I'm a bit worried that now we are asking why pages are lazy loaded rather than focusing on the fact that they currently __are doing this___ and how we can log these (if we want to discuss this further let's start another thread as I'm getting extremely confused doing so on this one).
Lazy loading sections ################ For motivation behind moving MobileFrontend into the direction of lazy loading section content and subsequent pages can be found here [1], I just gave it a refresh as it was a little out of date.
In summary the reason is to 1) make the app feel more responsive by simply loading content rather than reloading the entire interface 2) reducing the payload sent to a device.
Session Tracking ################
Going back to the discussion of tracking mobile page views, it sounds like a header stating whether a page is being viewed in alpha, beta or stable works fine for standard page views.
As for the situations where an entire page is loaded via the api it makes no difference to us to whether we 1) send the same header (set via javascript) or 2) add a query string parameter.
The only advantage I can see of using a header is that an initial page load of the article San Francisco currently uses the same api url as a page load of the article San Francisco via javascript (e.g.

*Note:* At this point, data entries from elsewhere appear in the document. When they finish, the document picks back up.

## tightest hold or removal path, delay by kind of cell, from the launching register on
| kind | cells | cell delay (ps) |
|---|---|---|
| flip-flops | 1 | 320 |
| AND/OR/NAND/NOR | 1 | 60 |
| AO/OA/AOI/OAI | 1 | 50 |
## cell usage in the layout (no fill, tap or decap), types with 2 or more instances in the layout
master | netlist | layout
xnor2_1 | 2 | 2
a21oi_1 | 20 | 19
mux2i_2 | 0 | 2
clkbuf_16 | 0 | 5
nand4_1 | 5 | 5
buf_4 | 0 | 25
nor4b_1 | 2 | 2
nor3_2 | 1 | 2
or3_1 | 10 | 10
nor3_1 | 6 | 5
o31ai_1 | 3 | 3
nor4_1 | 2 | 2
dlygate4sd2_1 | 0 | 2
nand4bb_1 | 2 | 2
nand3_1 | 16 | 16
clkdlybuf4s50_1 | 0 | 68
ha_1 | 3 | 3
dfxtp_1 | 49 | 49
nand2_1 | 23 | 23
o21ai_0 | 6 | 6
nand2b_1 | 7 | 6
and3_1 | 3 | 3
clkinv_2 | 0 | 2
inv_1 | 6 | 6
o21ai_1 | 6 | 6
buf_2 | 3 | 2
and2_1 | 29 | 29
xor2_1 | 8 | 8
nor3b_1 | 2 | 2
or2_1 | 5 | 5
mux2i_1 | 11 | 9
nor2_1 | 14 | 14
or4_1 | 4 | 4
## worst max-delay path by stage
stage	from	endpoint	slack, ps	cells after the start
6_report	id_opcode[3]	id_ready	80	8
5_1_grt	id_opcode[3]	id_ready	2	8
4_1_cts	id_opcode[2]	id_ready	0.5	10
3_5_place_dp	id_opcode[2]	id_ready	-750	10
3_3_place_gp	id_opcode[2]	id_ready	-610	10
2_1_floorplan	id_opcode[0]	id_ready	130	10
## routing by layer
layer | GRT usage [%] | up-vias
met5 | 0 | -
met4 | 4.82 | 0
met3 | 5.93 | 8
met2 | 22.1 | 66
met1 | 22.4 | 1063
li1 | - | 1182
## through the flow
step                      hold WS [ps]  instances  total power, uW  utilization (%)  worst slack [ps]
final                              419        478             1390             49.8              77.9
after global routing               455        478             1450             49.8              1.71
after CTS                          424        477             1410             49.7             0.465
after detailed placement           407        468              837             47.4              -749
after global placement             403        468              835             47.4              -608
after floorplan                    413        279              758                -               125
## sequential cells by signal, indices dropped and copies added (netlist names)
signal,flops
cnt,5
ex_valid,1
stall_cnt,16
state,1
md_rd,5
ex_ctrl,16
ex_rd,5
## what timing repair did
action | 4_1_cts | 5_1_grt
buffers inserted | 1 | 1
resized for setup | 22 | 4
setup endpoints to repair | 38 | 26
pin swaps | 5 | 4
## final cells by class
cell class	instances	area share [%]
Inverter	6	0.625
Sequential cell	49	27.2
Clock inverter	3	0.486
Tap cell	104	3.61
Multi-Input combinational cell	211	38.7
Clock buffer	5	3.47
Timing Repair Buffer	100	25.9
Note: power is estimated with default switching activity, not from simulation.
### config.mk
export PLATFORM = sky130hd
export DESIGN_NAME = counter_sched
export DESIGN_NICKNAME = d
export VERILOG_FILES = /design/src/rtl/counter_sched.sv
export SDC_FILE = /design/constraint.sdc
export NUM_CORES = 1
export LEC_CHECK = 0
export CAP_MARGIN = 20
export CELL_PAD_IN_SITES_DETAIL_PLACEMENT = 1
export CELL_PAD_IN_SITES_GLOBAL_PLACEMENT = 1
export CORE_MARGIN = 2
export CORE_UTILIZATION = 35
export DETAILED_ROUTE_END_ITERATION = 16
export DONT_BUFFER_PORTS = 1
export GPL_TIMING_DRIVEN = 0
export MAX_ROUTING_LAYER = met4
export PLACE_DENSITY = 0.64
export SYNTH_ARGS = -nofsm -noshare
export SYNTH_HDL_FRONTEND = slang
export SYNTH_SLANG_ARGS = --single-unit
export TNS_END_PERCENT = 10
### constraint.sdc
create_clock -name clk -period 3 [get_ports clk]
set_clock_uncertainty 0.2 [all_clocks]
set_input_delay 0.6 -clock clk [delete_from_list [all_inputs] [get_ports clk]]
set_output_delay 0.6 -clock clk [all_outputs]
set_load 0.02 [all_outputs]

I click a link to 'San Francisco' on the California article).
In this new method they would use different urls (as the data sent is different). I'm not sure how that would effect caching.
Let us know which method is preferred. From my perspective implementation of either is easy.

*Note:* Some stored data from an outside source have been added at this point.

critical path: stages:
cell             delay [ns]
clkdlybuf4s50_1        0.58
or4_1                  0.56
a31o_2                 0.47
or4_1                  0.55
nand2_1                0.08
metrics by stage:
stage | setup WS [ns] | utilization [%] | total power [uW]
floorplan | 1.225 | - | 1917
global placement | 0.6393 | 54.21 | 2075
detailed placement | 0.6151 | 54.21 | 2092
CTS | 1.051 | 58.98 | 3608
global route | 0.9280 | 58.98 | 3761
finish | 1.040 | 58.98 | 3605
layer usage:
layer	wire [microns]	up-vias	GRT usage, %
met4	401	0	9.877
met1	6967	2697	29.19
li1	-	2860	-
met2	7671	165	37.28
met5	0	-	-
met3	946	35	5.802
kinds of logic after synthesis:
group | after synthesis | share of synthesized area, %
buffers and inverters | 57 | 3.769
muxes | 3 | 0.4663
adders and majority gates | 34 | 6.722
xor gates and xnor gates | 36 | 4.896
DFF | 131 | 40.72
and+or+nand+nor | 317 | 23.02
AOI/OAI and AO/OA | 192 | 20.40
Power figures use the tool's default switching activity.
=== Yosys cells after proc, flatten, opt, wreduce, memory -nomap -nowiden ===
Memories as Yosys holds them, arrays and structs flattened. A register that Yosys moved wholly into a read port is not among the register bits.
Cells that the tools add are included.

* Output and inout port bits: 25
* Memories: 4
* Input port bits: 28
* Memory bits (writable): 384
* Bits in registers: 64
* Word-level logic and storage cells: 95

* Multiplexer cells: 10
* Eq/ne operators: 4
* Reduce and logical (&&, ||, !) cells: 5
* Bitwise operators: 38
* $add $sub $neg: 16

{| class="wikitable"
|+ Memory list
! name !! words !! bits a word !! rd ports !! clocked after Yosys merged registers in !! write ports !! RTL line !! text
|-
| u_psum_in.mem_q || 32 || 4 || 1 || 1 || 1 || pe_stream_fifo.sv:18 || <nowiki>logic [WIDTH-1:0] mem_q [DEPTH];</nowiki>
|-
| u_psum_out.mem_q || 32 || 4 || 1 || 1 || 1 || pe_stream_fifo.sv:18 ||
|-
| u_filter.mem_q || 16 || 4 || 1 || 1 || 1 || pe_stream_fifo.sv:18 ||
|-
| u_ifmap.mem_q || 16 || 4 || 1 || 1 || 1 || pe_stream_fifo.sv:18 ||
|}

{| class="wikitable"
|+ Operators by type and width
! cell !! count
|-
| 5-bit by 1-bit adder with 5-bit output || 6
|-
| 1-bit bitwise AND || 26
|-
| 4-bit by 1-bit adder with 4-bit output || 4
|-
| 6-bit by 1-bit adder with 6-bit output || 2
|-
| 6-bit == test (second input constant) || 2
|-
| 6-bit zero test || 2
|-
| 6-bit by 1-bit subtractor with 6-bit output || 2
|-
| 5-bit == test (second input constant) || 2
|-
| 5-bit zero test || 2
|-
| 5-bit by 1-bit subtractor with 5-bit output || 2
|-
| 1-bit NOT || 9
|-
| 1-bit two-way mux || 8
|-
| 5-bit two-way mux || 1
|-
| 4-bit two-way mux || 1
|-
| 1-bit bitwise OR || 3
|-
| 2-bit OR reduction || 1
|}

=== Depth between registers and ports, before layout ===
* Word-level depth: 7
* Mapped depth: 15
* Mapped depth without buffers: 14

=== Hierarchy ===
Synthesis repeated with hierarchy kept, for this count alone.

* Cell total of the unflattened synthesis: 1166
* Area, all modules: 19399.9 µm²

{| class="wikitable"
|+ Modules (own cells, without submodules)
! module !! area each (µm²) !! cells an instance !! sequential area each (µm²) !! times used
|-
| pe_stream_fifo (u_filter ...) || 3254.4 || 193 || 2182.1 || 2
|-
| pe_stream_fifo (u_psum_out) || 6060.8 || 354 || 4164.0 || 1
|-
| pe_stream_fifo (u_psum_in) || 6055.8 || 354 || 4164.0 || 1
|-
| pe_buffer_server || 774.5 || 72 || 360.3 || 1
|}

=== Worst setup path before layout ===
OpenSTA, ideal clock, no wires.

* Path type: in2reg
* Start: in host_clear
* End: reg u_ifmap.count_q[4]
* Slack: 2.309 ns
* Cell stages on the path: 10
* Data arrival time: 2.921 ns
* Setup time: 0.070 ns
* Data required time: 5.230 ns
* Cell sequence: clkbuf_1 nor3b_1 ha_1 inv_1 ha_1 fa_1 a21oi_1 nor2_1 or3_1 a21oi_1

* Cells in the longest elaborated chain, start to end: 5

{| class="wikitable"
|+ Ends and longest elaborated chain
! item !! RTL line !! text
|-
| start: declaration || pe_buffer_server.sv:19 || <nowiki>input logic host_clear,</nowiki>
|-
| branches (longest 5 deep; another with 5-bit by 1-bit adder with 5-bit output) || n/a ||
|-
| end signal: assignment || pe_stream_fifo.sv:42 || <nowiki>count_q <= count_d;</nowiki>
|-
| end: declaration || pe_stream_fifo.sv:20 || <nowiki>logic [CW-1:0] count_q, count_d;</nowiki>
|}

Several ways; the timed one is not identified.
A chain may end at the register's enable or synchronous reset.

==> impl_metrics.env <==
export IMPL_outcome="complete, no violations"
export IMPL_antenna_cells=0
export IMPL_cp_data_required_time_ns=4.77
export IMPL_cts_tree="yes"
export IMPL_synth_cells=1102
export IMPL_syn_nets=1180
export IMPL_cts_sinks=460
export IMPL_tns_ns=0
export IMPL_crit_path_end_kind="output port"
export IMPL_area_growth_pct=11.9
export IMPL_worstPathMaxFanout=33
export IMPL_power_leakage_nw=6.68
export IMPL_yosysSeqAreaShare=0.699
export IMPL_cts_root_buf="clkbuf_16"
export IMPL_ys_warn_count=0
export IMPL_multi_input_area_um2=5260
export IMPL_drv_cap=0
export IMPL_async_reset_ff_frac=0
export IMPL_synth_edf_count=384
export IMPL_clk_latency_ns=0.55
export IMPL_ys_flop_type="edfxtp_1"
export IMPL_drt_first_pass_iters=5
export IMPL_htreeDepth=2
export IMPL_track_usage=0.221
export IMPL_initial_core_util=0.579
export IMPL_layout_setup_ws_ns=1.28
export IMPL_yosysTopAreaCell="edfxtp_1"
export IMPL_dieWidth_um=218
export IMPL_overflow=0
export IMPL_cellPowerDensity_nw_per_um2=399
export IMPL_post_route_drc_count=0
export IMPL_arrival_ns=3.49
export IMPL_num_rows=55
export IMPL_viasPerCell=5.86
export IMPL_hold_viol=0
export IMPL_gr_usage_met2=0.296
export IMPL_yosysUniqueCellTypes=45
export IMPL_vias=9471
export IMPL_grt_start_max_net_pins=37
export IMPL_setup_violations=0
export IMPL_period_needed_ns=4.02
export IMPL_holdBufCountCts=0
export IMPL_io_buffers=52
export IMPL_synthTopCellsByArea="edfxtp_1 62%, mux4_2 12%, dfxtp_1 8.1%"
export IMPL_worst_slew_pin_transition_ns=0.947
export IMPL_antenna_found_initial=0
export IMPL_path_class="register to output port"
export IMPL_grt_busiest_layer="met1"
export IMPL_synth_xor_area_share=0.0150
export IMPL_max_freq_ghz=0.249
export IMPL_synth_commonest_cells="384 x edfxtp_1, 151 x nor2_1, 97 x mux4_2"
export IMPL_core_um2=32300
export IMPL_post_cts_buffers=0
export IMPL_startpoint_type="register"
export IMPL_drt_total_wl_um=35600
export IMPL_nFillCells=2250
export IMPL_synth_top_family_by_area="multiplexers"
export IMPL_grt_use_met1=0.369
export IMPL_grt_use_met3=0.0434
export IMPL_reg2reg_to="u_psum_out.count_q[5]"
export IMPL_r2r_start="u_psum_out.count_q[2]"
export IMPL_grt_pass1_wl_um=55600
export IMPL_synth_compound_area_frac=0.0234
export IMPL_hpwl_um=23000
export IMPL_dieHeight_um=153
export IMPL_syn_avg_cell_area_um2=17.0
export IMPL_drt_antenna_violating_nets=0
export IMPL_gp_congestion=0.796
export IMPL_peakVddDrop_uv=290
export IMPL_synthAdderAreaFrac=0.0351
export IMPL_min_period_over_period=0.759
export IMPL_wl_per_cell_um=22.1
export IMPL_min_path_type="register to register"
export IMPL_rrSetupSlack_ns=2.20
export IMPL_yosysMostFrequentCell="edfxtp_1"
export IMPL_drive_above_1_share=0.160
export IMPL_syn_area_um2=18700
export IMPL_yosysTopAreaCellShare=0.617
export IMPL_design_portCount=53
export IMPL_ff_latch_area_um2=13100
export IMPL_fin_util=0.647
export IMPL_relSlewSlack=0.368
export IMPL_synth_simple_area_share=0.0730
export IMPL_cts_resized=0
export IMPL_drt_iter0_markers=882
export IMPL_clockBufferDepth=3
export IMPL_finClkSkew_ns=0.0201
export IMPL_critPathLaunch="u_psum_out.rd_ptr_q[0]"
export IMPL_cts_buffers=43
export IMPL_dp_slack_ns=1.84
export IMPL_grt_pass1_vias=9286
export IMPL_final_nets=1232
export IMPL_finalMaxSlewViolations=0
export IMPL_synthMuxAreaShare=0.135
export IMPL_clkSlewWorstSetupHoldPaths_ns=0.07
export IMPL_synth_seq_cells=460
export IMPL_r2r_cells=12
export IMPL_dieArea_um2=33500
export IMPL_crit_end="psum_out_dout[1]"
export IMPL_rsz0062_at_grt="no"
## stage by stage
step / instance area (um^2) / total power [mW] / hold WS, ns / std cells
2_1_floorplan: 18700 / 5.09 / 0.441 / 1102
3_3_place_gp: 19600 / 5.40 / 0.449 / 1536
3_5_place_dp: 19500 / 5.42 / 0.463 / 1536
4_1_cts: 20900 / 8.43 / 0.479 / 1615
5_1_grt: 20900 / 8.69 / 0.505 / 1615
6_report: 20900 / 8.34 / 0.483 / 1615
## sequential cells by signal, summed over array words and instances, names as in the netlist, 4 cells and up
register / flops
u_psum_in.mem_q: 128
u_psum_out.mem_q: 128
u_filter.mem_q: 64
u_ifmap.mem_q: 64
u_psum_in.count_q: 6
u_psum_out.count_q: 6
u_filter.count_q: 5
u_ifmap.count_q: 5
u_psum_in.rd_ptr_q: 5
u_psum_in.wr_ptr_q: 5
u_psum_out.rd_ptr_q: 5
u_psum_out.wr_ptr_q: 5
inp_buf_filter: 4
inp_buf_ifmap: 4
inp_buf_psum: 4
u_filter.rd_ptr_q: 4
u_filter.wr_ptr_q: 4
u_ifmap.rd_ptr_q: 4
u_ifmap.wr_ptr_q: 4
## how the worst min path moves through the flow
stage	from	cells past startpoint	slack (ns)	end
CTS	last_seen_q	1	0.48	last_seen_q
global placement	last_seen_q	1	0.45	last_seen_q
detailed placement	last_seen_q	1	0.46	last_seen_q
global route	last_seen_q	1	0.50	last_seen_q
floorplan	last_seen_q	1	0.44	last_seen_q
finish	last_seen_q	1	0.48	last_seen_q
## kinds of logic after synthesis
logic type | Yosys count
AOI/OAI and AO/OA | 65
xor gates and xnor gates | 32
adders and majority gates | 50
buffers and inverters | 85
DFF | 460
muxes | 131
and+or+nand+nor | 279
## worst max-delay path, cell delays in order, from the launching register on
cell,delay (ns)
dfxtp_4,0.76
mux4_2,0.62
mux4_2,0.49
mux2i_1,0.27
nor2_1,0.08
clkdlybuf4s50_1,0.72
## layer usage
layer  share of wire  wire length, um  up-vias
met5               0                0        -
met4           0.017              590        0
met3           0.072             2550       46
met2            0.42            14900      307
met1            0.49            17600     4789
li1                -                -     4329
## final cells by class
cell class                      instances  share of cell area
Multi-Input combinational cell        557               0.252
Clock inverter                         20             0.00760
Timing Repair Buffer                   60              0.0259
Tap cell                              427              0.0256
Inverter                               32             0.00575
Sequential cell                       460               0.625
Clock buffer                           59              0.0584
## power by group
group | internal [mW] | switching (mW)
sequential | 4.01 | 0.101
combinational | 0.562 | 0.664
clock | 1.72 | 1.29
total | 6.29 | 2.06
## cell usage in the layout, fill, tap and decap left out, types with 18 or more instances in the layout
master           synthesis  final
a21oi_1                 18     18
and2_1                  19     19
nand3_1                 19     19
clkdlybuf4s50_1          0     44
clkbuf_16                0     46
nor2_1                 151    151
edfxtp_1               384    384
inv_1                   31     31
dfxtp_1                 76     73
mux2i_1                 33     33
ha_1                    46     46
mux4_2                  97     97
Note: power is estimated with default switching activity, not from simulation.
<file path="config.mk">
export PLATFORM = sky130hd
export DESIGN_NAME = btn_pulse_ctrl
export DESIGN_NICKNAME = d
export VERILOG_FILES = /design/src/rtl/btn_pulse_pkg.sv /design/src/rtl/btn_debounce.sv /design/src/rtl/btn_pulse_ctrl.sv
export SDC_FILE = /design/constraint.sdc
export NUM_CORES = 1
export LEC_CHECK = 0
export ABC_AREA = 1
export CORE_UTILIZATION = 57
export DETAILED_ROUTE_END_ITERATION = 6
export DONT_BUFFER_PORTS = 1
export PLACE_DENSITY = 0.75
export SLEW_MARGIN = 20
export SYNTH_ARGS = -nofsm -noshare
export SYNTH_HDL_FRONTEND = slang
export SYNTH_SLANG_ARGS = --single-unit
</file>
<file path="constraint.sdc">
create_clock -name clk -period 1.3 [get_ports clk]
set_input_delay 0.13 -clock clk [delete_from_list [all_inputs] [get_ports clk]]
set_output_delay 0.13 -clock clk [all_outputs]
set_load 0.03 [all_outputs]
</file>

[1] http://www.mediawiki.org/wiki/MobileFrontend/Dynamic_Sections
On Mon, Feb 11, 2013 at 12:50 PM, Asher Feldman afeldman@wikimedia.org wrote:
Max - good answers re: caching concerns. That leaves studying if the bytes transferred on average mobile article view increases or decreases with lazy section loading. If it increases, I'd say this isn't a positive direction to go in and stop there. If it decreases, then we should look at the effect on total latency, number of requests required per pageview, and the impact on backend apache utilization which I'd expect to be > 0.
Does the mobile team have specific goals that this project aims to accomplish? If so, we can use those as the measure against which to compare an impact analysis.
On Mon, Feb 11, 2013 at 12:21 PM, Max Semenik maxsem.wiki@gmail.com wrote:
On 11.02.2013, 22:11 Asher wrote:
And then I'd wonder about the server side implementation. How will
frontend
cache invalidation work? Are we going to need to purge every individual article section relative to /w/api.php on edit?
Since the API doesn't require pretty URLs, we could simply append the current revision ID to the mobileview URLs.
Article HTML in memcached (parser cache), mobile processed HTML in memcached.. Now individual sections in memcached? If so, should we calculate memcached space needs
for
article text as 3x the current parser cache utilization? More memcached usage is great, not asking to dissuade its use but because its better to capacity plan than to react.
action=mobileview caches pages only in full and serves only sections requested, so no changes in request patterns will result in increased memcached usage.